* **TASK INSTRUCTIONS**
Repeat the records below line by line, exactly, finishing on the line that contains "export PLATFORM = sky130hd".

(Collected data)
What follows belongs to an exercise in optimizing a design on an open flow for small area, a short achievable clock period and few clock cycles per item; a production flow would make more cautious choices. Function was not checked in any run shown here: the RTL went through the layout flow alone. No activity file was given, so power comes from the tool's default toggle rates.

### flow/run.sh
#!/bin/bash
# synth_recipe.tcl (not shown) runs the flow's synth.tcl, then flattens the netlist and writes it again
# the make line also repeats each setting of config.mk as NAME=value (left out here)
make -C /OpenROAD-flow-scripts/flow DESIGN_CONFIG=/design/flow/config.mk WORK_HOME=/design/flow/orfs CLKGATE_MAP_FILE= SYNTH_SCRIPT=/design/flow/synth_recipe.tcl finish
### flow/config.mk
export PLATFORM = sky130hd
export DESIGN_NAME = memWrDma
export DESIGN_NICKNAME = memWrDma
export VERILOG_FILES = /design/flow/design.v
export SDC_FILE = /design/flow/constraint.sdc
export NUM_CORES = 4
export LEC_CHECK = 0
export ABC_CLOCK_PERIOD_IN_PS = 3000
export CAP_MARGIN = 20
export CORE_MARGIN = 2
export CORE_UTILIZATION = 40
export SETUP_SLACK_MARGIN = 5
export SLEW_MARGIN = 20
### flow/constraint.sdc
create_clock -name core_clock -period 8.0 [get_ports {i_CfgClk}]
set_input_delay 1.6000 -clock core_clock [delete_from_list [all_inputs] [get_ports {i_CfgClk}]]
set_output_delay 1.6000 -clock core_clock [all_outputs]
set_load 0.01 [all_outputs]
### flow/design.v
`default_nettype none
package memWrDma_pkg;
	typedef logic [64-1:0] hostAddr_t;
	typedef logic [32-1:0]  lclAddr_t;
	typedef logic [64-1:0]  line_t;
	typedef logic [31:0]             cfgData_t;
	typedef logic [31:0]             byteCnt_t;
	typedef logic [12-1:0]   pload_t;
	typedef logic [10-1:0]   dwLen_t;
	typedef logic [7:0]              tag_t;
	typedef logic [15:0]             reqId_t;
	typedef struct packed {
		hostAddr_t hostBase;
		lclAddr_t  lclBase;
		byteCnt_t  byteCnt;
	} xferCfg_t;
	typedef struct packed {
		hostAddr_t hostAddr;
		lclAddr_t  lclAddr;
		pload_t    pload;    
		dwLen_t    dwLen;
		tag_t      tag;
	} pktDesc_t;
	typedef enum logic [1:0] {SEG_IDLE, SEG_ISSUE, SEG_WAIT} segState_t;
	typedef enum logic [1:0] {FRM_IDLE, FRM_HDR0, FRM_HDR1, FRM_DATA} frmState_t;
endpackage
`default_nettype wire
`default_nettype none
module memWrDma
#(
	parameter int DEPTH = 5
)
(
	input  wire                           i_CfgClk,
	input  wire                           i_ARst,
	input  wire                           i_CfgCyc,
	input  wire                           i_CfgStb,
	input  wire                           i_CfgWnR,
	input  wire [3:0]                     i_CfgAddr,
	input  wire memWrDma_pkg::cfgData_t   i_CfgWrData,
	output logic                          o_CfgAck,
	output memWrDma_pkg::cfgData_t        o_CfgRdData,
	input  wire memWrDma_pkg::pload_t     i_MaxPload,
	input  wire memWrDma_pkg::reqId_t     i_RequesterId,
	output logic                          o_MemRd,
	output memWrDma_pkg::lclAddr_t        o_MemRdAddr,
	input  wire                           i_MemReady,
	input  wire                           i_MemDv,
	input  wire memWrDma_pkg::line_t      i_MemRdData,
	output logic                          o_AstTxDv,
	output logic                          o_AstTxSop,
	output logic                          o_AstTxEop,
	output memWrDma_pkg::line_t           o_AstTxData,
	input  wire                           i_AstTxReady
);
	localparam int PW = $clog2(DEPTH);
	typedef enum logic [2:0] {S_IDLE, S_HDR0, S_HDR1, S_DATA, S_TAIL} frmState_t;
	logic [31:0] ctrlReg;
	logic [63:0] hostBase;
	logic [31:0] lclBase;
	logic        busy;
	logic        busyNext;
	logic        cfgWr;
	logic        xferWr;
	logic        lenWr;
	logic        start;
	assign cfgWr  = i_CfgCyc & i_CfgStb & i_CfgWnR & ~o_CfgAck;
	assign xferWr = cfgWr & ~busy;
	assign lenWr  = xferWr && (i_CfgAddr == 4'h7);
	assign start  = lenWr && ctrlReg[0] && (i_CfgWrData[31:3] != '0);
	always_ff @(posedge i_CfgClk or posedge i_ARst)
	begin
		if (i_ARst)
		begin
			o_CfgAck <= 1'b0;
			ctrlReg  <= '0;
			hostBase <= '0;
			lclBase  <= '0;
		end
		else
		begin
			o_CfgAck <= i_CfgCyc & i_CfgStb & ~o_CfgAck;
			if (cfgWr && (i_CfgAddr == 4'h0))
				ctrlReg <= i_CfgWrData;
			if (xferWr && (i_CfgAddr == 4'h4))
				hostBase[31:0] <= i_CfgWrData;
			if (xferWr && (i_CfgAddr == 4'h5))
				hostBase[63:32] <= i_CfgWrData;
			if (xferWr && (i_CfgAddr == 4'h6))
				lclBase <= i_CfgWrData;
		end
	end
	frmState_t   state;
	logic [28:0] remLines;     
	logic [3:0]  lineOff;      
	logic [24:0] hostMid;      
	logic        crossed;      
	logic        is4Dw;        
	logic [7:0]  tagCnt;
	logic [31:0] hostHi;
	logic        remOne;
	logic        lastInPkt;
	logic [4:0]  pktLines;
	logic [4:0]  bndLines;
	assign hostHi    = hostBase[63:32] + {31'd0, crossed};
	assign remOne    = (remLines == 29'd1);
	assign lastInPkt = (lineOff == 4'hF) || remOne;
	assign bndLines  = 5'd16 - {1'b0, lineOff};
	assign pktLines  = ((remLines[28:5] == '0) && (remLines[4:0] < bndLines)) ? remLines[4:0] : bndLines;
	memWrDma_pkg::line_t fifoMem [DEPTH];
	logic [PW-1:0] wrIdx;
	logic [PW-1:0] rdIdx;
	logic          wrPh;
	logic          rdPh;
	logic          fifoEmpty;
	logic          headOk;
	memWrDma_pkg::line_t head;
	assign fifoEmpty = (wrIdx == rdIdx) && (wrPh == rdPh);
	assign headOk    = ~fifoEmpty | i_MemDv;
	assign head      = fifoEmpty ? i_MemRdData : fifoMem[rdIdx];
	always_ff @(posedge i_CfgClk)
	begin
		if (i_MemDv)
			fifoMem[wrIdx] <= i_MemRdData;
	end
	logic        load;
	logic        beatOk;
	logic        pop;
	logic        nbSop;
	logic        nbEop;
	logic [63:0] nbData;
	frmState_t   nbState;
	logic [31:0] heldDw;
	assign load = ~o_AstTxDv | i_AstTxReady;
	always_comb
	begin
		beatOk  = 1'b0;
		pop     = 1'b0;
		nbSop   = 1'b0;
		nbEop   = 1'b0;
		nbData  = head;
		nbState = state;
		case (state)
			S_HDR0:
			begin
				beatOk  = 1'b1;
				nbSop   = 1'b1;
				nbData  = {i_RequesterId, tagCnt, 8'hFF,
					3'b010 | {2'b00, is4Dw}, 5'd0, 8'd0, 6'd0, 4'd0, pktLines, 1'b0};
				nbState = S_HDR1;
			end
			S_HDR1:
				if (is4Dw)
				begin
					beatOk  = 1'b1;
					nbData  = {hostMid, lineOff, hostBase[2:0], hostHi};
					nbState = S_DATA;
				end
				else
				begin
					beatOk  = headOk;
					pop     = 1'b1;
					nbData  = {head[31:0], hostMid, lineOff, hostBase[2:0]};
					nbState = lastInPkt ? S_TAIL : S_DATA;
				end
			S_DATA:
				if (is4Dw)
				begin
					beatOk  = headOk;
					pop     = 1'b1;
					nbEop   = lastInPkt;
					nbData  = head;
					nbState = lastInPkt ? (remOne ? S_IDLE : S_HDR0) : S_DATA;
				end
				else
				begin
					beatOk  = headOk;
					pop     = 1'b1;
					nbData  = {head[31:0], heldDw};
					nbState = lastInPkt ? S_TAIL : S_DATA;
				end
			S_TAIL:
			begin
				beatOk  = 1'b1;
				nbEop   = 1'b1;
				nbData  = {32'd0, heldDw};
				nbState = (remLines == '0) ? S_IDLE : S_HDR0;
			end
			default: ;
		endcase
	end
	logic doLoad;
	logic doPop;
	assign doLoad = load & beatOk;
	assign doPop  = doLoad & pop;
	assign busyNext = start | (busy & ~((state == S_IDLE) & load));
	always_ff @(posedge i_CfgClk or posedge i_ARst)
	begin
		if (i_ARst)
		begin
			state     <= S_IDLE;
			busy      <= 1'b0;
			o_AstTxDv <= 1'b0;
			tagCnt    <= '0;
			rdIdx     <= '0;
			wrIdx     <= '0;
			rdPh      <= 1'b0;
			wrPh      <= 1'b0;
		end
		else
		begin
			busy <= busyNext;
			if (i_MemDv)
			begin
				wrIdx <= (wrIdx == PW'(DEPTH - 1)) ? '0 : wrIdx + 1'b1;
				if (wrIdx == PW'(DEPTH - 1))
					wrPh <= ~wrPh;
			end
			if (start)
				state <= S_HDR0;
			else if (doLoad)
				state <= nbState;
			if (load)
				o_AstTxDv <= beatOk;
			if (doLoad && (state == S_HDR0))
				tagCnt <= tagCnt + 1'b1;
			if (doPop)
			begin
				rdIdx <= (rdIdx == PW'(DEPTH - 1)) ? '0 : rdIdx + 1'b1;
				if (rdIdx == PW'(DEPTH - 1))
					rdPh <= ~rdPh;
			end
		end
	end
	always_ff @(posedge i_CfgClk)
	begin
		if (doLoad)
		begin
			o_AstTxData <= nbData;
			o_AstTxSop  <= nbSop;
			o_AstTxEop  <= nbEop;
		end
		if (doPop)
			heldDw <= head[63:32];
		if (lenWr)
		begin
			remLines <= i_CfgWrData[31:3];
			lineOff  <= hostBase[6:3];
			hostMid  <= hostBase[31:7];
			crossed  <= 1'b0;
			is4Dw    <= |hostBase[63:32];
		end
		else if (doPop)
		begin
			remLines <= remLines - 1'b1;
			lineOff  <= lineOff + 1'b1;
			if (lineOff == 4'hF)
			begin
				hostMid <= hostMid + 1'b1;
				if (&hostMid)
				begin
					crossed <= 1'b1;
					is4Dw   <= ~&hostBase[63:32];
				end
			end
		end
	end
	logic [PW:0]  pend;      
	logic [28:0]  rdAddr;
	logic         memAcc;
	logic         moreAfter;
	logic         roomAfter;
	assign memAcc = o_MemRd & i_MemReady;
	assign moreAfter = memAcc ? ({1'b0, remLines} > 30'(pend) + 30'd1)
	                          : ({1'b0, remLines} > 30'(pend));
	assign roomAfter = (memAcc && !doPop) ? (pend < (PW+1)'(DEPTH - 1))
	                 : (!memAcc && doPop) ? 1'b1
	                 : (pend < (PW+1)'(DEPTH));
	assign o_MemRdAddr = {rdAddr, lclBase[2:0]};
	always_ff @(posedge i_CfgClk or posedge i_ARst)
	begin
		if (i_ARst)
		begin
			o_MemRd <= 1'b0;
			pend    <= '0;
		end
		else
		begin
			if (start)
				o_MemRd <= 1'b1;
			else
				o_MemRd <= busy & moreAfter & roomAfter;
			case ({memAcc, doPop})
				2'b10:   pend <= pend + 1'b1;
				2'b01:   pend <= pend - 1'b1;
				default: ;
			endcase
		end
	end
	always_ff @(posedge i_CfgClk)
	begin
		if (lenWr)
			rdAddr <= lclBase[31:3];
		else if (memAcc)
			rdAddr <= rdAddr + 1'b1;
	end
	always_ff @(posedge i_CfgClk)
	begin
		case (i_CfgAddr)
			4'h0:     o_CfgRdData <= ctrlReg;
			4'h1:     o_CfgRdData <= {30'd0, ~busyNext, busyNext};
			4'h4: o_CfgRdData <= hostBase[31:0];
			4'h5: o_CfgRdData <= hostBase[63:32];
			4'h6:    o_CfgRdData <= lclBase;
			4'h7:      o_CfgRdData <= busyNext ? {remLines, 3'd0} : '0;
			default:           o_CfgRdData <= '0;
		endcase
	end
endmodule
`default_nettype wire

* **WRITTEN RESPONSE**
What follows belongs to an exercise in optimizing a design on an open flow for small area, a short achievable clock period and few clock cycles per item; a production flow would make more cautious choices. Function was not checked in any run shown here: the RTL went through the layout flow alone. No activity file was given, so power comes from the tool's default toggle rates.

### flow/run.sh
#!/bin/bash
# synth_recipe.tcl (not shown) runs the flow's synth.tcl, then flattens the netlist and writes it again
# the make line also repeats each setting of config.mk as NAME=value (left out here)
make -C /OpenROAD-flow-scripts/flow DESIGN_CONFIG=/design/flow/config.mk WORK_HOME=/design/flow/orfs CLKGATE_MAP_FILE= SYNTH_SCRIPT=/design/flow/synth_recipe.tcl finish
### flow/config.mk
export PLATFORM = sky130hd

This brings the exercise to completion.